Другое дело, если кто-то представляется верующим человеком в то время, как внутренне им не является. Но с такого и взятки гладки. Совершенно ясно, что этот человек или подлец, или невероятный трус, который подчиняется общественному мнению, а своего не имеет. Или же для него все эти проблемы вообще несущественны: он сегодня один, а завтра другой. Во всех случаях это недостойно, но мне кажется, что это не заслуживает такого уж внимательного отношения. Мало ли людей, которые совершают ложные шаги или ставят сами себя в ложное положение.

Мне очень везло в жизни. Многие люди теряют веру из-за того, что встречают плохих священников. А подавляющее большинство духовенства, которое я знал, были люди достойные. И те священники, которых я знал будучи мирянином, и те мои собратья, которых я знал, сам став священником, и те десятки и сотни священников, которые работали под моим руководством, когда я стал епископом. Отъявленные негодяи тоже были, были люди средние, но было очень много исключительно хороших священников. И я радуюсь за вологодскую епархию, где я был последние годы правящим архиереем, потому что своему преемнику я оставил очень ценных и хороших людей.

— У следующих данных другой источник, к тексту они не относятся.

## src/rtl/i2c_pr_pkg.sv

```systemverilog
package i2c_pr_pkg;
  localparam int unsigned BYTE_W = 8;

  typedef enum logic [1:0] {
    ST_IDLE,
    ST_ADDR,
    ST_PTR,
    ST_DATA
  } ctl_st_e;
endpackage

```

## src/rtl/i2c_pr_sync.sv

```systemverilog
module i2c_pr_sync (
  input  logic       clk_i,
  input  logic       rst_ni,
  input  logic       scl_i,
  input  logic       sda_i,
  output logic       sda_o,
  output logic       scl_rise_o,
  output logic       scl_fall_o,
  output logic       start_o,
  output logic       stop_o
);
  localparam int unsigned LINES = 2;
  localparam int unsigned DEPTH = 3;  // two sync flops + one history flop

  logic [LINES-1:0] raw;
  logic [DEPTH-1:0] pipe_q [LINES];

  assign raw = {sda_i, scl_i};

  for (genvar i = 0; i < LINES; i++) begin : g_line
    always_ff @(posedge clk_i or negedge rst_ni) begin
      if (!rst_ni) pipe_q[i] <= '1;
      else         pipe_q[i] <= {pipe_q[i][DEPTH-2:0], raw[i]};
    end
  end

  logic scl_now, scl_old, sda_now, sda_old;
  assign scl_now = pipe_q[0][DEPTH-2];
  assign scl_old = pipe_q[0][DEPTH-1];
  assign sda_now = pipe_q[1][DEPTH-2];
  assign sda_old = pipe_q[1][DEPTH-1];

  assign sda_o      = sda_now;
  assign scl_rise_o = scl_now & ~scl_old;
  assign scl_fall_o = ~scl_now & scl_old;
  assign start_o    = scl_now & scl_old & sda_old & ~sda_now;
  assign stop_o     = scl_now & scl_old & ~sda_old & sda_now;
endmodule

```

## src/rtl/i2c_pr_shifter.sv

```systemverilog
module i2c_pr_shifter #(
  parameter int unsigned BYTE_W = 8,
  localparam int unsigned CNT_W = $clog2(BYTE_W + 2)
) (
  input  logic              clk_i,
  input  logic              rst_ni,
  input  logic              clear_i,
  input  logic              scl_rise_i,
  input  logic              scl_fall_i,
  input  logic              sda_i,
  output logic [BYTE_W-1:0] byte_o,
  output logic [CNT_W-1:0]  cnt_o,
  output logic              byte_done_o,
  output logic              ack_done_o
);
  localparam logic [CNT_W-1:0] CNT_BYTE = CNT_W'(BYTE_W);
  localparam logic [CNT_W-1:0] CNT_ACK  = CNT_W'(BYTE_W + 1);

  logic [BYTE_W-1:0] sh_q;
  logic [CNT_W-1:0]  cnt_q;

  // cnt counts SCL rises: 1..BYTE_W data bits, BYTE_W+1 = ack clock
  always_ff @(posedge clk_i or negedge rst_ni) begin
    if (!rst_ni) begin
      sh_q  <= '0;
      cnt_q <= '0;
    end else if (clear_i) begin
      cnt_q <= '0;
    end else if (scl_rise_i) begin
      if (cnt_q < CNT_BYTE) sh_q <= {sh_q[BYTE_W-2:0], sda_i};
      if (cnt_q <= CNT_BYTE) cnt_q <= cnt_q + 1'b1;
    end else if (scl_fall_i && cnt_q == CNT_ACK) begin
      cnt_q <= '0;
    end
  end

  assign byte_o      = sh_q;
  assign cnt_o       = cnt_q;
  assign byte_done_o = scl_fall_i && cnt_q == CNT_BYTE;
  assign ack_done_o  = scl_fall_i && cnt_q == CNT_ACK;

  assert_cnt_range_R8: assert property (@(posedge clk_i) disable iff (!rst_ni)
    cnt_q <= CNT_ACK);
endmodule

```

## src/rtl/i2c_pr_ctrl.sv

```systemverilog
module i2c_pr_ctrl
  import i2c_pr_pkg::*;
#(
  parameter int unsigned          PREFIX_W = 5,
  parameter logic [PREFIX_W-1:0]  PREFIX   = 5'b00100,
  parameter int unsigned          STRAP_W  = 2,
  parameter int unsigned          NREGS    = 2,
  parameter int unsigned          DATA_W   = 8,
  localparam int unsigned         ADDR_W   = PREFIX_W + STRAP_W,
  localparam int unsigned         PTR_W    = (NREGS > 1) ? $clog2(NREGS) : 1
) (
  input  logic                    clk_i,
  input  logic                    rst_ni,
  input  logic                    start_i,
  input  logic                    stop_i,
  input  logic                    byte_done_i,
  input  logic                    ack_done_i,
  input  logic [DATA_W-1:0]       byte_i,
  input  logic [STRAP_W-1:0]      strap_i,
  output logic                    ack_o,
  output logic [NREGS*DATA_W-1:0] regs_o
);
  ctl_st_e                         st_q;
  logic                            ack_q;
  logic [PTR_W-1:0]                ptr_q;
  logic [NREGS-1:0][DATA_W-1:0]    regs_q;
  logic [ADDR_W-1:0]               own_addr;
  logic                            addr_hit;

  assign own_addr = {PREFIX, strap_i};
  assign addr_hit = byte_i[DATA_W-1 -: ADDR_W] == own_addr;

  always_ff @(posedge clk_i or negedge rst_ni) begin
    if (!rst_ni) begin
      st_q   <= ST_IDLE;
      ack_q  <= 1'b0;
      ptr_q  <= '0;
      regs_q <= '0;
    end else if (start_i) begin
      st_q  <= ST_ADDR;
      ack_q <= 1'b0;
    end else if (stop_i) begin
      st_q  <= ST_IDLE;
      ack_q <= 1'b0;
    end else if (byte_done_i) begin
      unique case (st_q)
        ST_ADDR: begin
          if (addr_hit) ack_q <= 1'b1;
          else          st_q  <= ST_IDLE;
        end
        ST_PTR: begin
          ptr_q <= byte_i[PTR_W-1:0];  // upper bits ignored
          ack_q <= 1'b1;
        end
        ST_DATA: begin
          regs_q[ptr_q] <= byte_i;
          ptr_q         <= ptr_q + 1'b1;
          ack_q         <= 1'b1;
        end
        default: ;
      endcase
    end else if (ack_done_i) begin
      ack_q <= 1'b0;
      unique case (st_q)
        ST_ADDR: st_q <= byte_i[0] ? ST_IDLE : ST_PTR;  // read: ack then drop
        ST_PTR:  st_q <= ST_DATA;
        default: ;
      endcase
    end
  end

  assign ack_o  = ack_q;
  assign regs_o = regs_q;

  assert_idle_hold_R4: assert property (@(posedge clk_i) disable iff (!rst_ni)
    (st_q == ST_IDLE) |=> $stable(regs_q));

  assert_start_addr_R2: assert property (@(posedge clk_i) disable iff (!rst_ni)
    start_i |=> (st_q == ST_ADDR && !ack_q));

  assert_stop_release_R10: assert property (@(posedge clk_i) disable iff (!rst_ni)
    (stop_i && !start_i) |=> (st_q == ST_IDLE && !ack_q));

  assert_ptr_step_R7: assert property (@(posedge clk_i) disable iff (!rst_ni)
    (byte_done_i && !start_i && !stop_i && st_q == ST_DATA)
      |=> ptr_q == PTR_W'($past(ptr_q) + 1'b1));
endmodule

```

## src/rtl/i2c_pair_reg_target.sv

```systemverilog
module i2c_pair_reg_target
  import i2c_pr_pkg::*;
#(
  parameter int unsigned NREGS   = 2,
  parameter int unsigned STRAP_W = 2
) (
  input  logic                    clk_i,
  input  logic                    rst_ni,
  input  logic                    scl_i,
  input  logic                    sda_i,
  input  logic [STRAP_W-1:0]      strap_i,
  output logic                    sda_drive_no,
  output logic [NREGS*BYTE_W-1:0] regs_o
);
  localparam int unsigned CNT_W = $clog2(BYTE_W + 2);

  logic sda_s, scl_rise, scl_fall, start, stop;
  logic [BYTE_W-1:0] rx_byte;
  logic [CNT_W-1:0]  bit_cnt;
  logic byte_done, ack_done, ack;

  i2c_pr_sync u_sync (
    .clk_i      (clk_i),
    .rst_ni     (rst_ni),
    .scl_i      (scl_i),
    .sda_i      (sda_i),
    .sda_o      (sda_s),
    .scl_rise_o (scl_rise),
    .scl_fall_o (scl_fall),
    .start_o    (start),
    .stop_o     (stop)
  );

  i2c_pr_shifter #(.BYTE_W(BYTE_W)) u_shift (
    .clk_i       (clk_i),
    .rst_ni      (rst_ni),
    .clear_i     (start),
    .scl_rise_i  (scl_rise),
    .scl_fall_i  (scl_fall),
    .sda_i       (sda_s),
    .byte_o      (rx_byte),
    .cnt_o       (bit_cnt),
    .byte_done_o (byte_done),
    .ack_done_o  (ack_done)
  );

  i2c_pr_ctrl #(
    .STRAP_W (STRAP_W),
    .NREGS   (NREGS),
    .DATA_W  (BYTE_W)
  ) u_ctrl (
    .clk_i       (clk_i),
    .rst_ni      (rst_ni),
    .start_i     (start),
    .stop_i      (stop),
    .byte_done_i (byte_done),
    .ack_done_i  (ack_done),
    .byte_i      (rx_byte),
    .strap_i     (strap_i),
    .ack_o       (ack),
    .regs_o      (regs_o)
  );

  assign sda_drive_no = ~ack;

  // pull-down only between the end of bit 8 and the end of the ack clock
  assert_ack_window_R8: assert property (@(posedge clk_i) disable iff (!rst_ni)
    !sda_drive_no |-> (bit_cnt >= CNT_W'(BYTE_W)));
endmodule

```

Это великая радость, что я встречал в своей жизни такое прекрасное духовенство, и я благодарю за это Бога. Я говорю совершенно объективно, у меня нет никакого желания замазывать недостатки и пороки. Пороков несть числа, в том числе и у меня больше, чем у кого бы то ни было. Но мне везло, потому .что эти люди были воодушевлены. Они могли иметь отдельные пороки и недостатки и имели их, но они были воодушевленными служителями Божиими. Они идут в алтарь и на свершение треб как на самое святое и великое дело их жизни, а это основное для священника.
Самое важное, чтобы священник знал, что это дело его жизни, важнее, лучше и светлее которого вообще ни у кого не бывает. Вот если он так относится к своей деятельности, то успех ее обеспечен, и, несомненно, он самый счастливый человек, несмотря на все трудности и горести, которые связаны с духовным саном.